For Lent I signed up for a purging challenge as a way of doing something affirmative that would have a life-enhancing impact (mainly cleaning my house finally). I was supposed to toss out or donate 40 bags of stuff in 40 days. But here we are, roughly at day 38 or so and I have only succeeded in emptying all the gift bags I received at my baby showers.
And that produced one (1) measly bag of trash.
I want to purge. I look at the piles of papers, clothes and other stuff in my house and I feel like a hoarder. I have convinced myself that I can do this in a week (or two) if I really dedicated the time, but who am I kidding? I need Niecy Nash.
But before I admit to that level of dysfunction, can I just say that my life is really complicated? In between barely getting enough sleep, wrapping up various Busy Black Woman projects, helping out with my mother, going to doctor visits, finishing up childbirth classes, shopping for Easter and however else I waste time, something has got to give. Given the choice between cleaning and purging or doing almost anything else, I will do almost anything else.
Ok, not really a valid excuse, so how about this one: I am not ready to start nesting yet.
Except that I am, kinda. I did all of my baby laundry two weeks ago. I got my brother to install my car seat base. I put together the stroller and one of the playpens. I am ready to unpack and unload and rearrange stuff. I am packing my baby bag for the hospital.
Yet the reality...nesting implies that I am ready for this baby to be born. Nesting means that I am ready to send this kid to preschool. Nesting suggests that I will survive middle school and adolescence with a really good dye job. Nesting requires me to accept the fact that one day, my nest will be empty.
Yeah, I watch way too many car commercials.

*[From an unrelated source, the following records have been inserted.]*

**src/rtl/mux_32x1_pkg.sv**
```systemverilog
// ============================================================================
// Module      : mux_32x1_pkg
// Description : Shared sizing constants for the 32:1 bit selector.
// Revision    : 1.0 - initial release
// ============================================================================
`default_nettype none

package mux_32x1_pkg;

    localparam int N_IN  = 32;
    localparam int SEL_W = 5;
    localparam int GRP_W = 8;
    localparam int N_GRP = N_IN / GRP_W;

endpackage : mux_32x1_pkg

`default_nettype wire

```
**src/rtl/mux_32x1_8x1.sv**
```systemverilog
// ============================================================================
// Module      : mux_8x1
// Description : Combinational 8:1 single-bit multiplexer, one per input group.
// Revision    : 1.0 - initial release
// ============================================================================
`default_nettype none

module mux_8x1
    import mux_32x1_pkg::*;
(
    input  logic [GRP_W-1:0] d_i,
    input  logic [2:0]       sel_i,
    output logic             y_o
);

    always_comb begin
        y_o = 1'b0;
        case (sel_i)
            3'd0:    y_o = d_i[0];
            3'd1:    y_o = d_i[1];
            3'd2:    y_o = d_i[2];
            3'd3:    y_o = d_i[3];
            3'd4:    y_o = d_i[4];
            3'd5:    y_o = d_i[5];
            3'd6:    y_o = d_i[6];
            3'd7:    y_o = d_i[7];
            default: y_o = 1'b0;
        endcase
    end

endmodule : mux_8x1

`default_nettype wire

```
**src/rtl/mux_32x1.sv**
```systemverilog
// ============================================================================
// Module      : mux_32x1
// Description : 32:1 single-bit mux (four 8:1 groups + 4:1 stage), optional
//               registered output.
// Revision    : 1.0 - initial release
// ============================================================================
`default_nettype none

module mux_32x1
    import mux_32x1_pkg::*;
#(
    parameter bit REGISTER_OUT = 1'b1
)(
    input  logic d0,  input logic d1,  input logic d2,  input logic d3,
    input  logic d4,  input logic d5,  input logic d6,  input logic d7,
    input  logic d8,  input logic d9,  input logic d10, input logic d11,
    input  logic d12, input logic d13, input logic d14, input logic d15,
    input  logic d16, input logic d17, input logic d18, input logic d19,
    input  logic d20, input logic d21, input logic d22, input logic d23,
    input  logic d24, input logic d25, input logic d26, input logic d27,
    input  logic d28, input logic d29, input logic d30, input logic d31,
    input  logic s0,
    input  logic s1,
    input  logic s2,
    input  logic s3,
    input  logic s4,
    output logic out,
    input  logic clk,
    input  logic rst
);

    logic [N_IN-1:0]  w_d;
    logic [SEL_W-1:0] w_sel;
    logic [N_GRP-1:0] w_grp_y;
    logic             w_out_d;

    assign w_d = {d31, d30, d29, d28, d27, d26, d25, d24,
                  d23, d22, d21, d20, d19, d18, d17, d16,
                  d15, d14, d13, d12, d11, d10, d9,  d8,
                  d7,  d6,  d5,  d4,  d3,  d2,  d1,  d0};

    // s0 is the MSB of the index, s4 the LSB.
    assign w_sel = {s0, s1, s2, s3, s4};

    generate
        for (genvar g = 0; g < N_GRP; g++) begin : g_grp
            mux_8x1 u_mux_8x1 (
                .d_i   (w_d[g*GRP_W +: GRP_W]),
                .sel_i (w_sel[2:0]),
                .y_o   (w_grp_y[g])
            );
        end
    endgenerate

    always_comb begin
        w_out_d = 1'b0;
        case (w_sel[4:3])
            2'd0:    w_out_d = w_grp_y[0];
            2'd1:    w_out_d = w_grp_y[1];
            2'd2:    w_out_d = w_grp_y[2];
            2'd3:    w_out_d = w_grp_y[3];
            default: w_out_d = 1'b0;
        endcase
    end

    generate
        if (REGISTER_OUT) begin : g_reg
            logic r_out_q;

            always_ff @(posedge clk) begin
                if (rst) begin
                    r_out_q <= 1'b0;
                end else begin
                    r_out_q <= w_out_d;
                end
            end

            assign out = r_out_q;
        end else begin : g_comb
            // Clock and reset have no role in the purely combinational variant.
            logic w_unused_clk_rst;
            assign w_unused_clk_rst = clk ^ rst;
            assign out = w_out_d;
        end
    endgenerate

endmodule : mux_32x1

`default_nettype wire

```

But I am running out of excuses and time. Everything that I put off until tomorrow becomes more stuff that has to be done or else the baby will have no where to sleep (not exactly). Or else I will be forced to admit that I am a messy Mommy (or I will just blame it on RC). So I am giving myself permission to just forget about the 40 days challenge...for now. I will simply get to it eventually, right around the time when the baby goes reaching for something that I should have tossed. Either way, it will get done.